__Required action__. "StRepeat" is the word to look for; copy each line of the listing where it occurs.

__Source records__.
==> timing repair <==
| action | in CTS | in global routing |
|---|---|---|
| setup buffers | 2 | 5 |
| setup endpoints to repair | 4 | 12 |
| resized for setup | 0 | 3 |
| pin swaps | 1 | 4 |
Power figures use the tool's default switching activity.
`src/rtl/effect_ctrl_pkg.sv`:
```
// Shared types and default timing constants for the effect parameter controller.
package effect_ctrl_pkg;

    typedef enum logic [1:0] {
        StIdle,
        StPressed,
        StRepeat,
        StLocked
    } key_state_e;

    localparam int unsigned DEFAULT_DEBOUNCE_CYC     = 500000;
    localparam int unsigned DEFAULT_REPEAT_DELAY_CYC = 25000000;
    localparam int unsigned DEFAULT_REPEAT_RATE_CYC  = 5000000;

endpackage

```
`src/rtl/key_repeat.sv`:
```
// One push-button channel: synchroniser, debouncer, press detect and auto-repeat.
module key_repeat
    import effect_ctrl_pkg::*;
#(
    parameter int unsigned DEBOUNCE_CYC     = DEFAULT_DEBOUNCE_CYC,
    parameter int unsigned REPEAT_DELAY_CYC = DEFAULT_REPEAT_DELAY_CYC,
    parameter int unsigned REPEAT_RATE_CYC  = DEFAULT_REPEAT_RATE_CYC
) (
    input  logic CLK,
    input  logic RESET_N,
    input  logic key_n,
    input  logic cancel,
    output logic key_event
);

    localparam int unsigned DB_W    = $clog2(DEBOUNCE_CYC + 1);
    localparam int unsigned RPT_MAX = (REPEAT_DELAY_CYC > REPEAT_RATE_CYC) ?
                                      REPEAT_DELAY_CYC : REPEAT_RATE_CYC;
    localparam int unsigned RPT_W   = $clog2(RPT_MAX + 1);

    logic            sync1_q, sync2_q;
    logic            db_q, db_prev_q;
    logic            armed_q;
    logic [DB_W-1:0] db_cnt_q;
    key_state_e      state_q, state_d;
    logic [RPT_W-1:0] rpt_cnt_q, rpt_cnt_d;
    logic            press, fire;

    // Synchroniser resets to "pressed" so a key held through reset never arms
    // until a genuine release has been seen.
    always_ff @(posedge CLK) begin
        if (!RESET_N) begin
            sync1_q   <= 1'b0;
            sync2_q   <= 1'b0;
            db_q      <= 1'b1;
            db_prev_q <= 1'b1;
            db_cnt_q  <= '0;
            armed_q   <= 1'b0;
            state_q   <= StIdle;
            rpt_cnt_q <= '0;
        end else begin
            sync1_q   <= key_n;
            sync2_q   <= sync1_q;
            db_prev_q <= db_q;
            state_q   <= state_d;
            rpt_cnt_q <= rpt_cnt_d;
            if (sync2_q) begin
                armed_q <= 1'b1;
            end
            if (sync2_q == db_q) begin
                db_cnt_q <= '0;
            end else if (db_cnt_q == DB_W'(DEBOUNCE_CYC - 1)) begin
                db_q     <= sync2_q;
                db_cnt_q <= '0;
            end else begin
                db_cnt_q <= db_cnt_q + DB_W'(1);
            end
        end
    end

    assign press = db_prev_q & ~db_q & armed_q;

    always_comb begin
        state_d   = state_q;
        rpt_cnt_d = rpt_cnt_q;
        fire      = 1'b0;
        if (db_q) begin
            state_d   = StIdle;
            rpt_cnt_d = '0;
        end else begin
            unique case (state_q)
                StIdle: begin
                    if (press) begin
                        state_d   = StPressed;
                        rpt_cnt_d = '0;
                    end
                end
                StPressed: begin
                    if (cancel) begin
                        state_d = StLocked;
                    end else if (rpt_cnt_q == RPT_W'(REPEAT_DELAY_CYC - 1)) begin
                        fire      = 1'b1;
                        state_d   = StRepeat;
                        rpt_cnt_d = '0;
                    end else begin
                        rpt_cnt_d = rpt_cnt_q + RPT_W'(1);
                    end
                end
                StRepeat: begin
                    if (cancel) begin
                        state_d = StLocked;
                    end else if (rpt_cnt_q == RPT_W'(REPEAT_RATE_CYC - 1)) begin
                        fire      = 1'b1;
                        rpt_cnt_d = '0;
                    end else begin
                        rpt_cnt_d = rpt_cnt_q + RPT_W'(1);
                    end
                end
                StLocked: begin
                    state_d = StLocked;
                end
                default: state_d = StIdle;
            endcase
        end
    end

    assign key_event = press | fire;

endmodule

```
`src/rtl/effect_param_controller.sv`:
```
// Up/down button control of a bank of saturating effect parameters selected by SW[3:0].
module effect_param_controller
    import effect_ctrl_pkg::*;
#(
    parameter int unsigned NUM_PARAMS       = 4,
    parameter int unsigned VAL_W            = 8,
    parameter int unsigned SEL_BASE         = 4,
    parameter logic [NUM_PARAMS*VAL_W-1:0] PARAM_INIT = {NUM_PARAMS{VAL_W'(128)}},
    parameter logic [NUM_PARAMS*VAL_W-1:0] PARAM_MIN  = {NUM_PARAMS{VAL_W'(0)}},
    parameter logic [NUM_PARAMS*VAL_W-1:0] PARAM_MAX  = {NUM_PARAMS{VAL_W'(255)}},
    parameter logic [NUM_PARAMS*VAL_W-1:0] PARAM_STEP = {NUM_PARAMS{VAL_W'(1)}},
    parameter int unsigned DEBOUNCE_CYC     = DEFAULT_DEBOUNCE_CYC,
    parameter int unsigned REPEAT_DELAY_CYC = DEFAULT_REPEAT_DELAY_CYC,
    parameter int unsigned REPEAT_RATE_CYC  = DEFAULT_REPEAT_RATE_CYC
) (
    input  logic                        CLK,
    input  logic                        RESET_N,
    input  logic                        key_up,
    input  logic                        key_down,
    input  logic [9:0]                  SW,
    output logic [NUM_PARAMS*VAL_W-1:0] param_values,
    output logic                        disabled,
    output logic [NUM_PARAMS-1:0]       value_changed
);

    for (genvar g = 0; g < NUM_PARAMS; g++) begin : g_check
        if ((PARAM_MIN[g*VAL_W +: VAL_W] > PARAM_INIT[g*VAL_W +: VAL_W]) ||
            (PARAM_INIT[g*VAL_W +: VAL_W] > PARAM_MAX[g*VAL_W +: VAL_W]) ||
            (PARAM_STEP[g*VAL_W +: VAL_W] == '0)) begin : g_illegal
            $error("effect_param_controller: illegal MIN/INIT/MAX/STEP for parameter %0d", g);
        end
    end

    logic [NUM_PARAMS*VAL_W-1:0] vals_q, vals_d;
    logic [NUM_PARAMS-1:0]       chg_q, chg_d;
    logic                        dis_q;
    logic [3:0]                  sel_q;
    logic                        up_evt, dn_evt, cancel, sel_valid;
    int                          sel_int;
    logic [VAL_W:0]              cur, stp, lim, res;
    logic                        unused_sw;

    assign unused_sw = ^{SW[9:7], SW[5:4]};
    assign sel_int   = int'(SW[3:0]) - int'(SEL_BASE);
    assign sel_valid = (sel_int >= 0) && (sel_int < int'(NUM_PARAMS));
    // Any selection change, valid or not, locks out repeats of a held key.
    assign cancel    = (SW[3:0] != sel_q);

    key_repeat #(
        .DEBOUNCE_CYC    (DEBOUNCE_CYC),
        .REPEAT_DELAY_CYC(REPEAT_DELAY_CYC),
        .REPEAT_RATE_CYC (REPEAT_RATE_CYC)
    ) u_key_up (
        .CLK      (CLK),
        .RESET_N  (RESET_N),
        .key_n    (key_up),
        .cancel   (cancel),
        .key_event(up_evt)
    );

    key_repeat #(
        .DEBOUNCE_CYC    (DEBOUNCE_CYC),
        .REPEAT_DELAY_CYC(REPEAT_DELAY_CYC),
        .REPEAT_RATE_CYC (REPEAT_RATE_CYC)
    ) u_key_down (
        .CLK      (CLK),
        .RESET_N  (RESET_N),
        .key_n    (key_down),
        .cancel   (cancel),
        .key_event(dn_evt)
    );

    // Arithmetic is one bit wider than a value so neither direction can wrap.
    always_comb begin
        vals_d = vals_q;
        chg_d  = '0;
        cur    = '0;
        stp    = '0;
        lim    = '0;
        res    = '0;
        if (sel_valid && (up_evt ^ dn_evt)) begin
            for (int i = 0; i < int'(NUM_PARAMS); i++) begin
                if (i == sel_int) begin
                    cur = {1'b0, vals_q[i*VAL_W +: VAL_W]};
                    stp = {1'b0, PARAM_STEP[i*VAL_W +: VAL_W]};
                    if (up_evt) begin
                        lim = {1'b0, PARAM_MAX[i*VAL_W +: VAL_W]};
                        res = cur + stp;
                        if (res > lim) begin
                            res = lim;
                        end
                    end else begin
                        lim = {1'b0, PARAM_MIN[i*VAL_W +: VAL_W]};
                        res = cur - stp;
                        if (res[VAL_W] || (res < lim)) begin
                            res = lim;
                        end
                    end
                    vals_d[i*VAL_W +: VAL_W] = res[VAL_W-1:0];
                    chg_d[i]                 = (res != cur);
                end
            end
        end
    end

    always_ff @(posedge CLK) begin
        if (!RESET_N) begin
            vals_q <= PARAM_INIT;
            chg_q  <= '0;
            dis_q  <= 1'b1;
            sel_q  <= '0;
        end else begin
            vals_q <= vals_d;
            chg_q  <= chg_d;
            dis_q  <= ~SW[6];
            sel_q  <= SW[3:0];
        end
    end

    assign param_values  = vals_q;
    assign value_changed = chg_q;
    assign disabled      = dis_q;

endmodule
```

__Response box__.
        StRepeat,
                        state_d   = StRepeat;
                StRepeat: begin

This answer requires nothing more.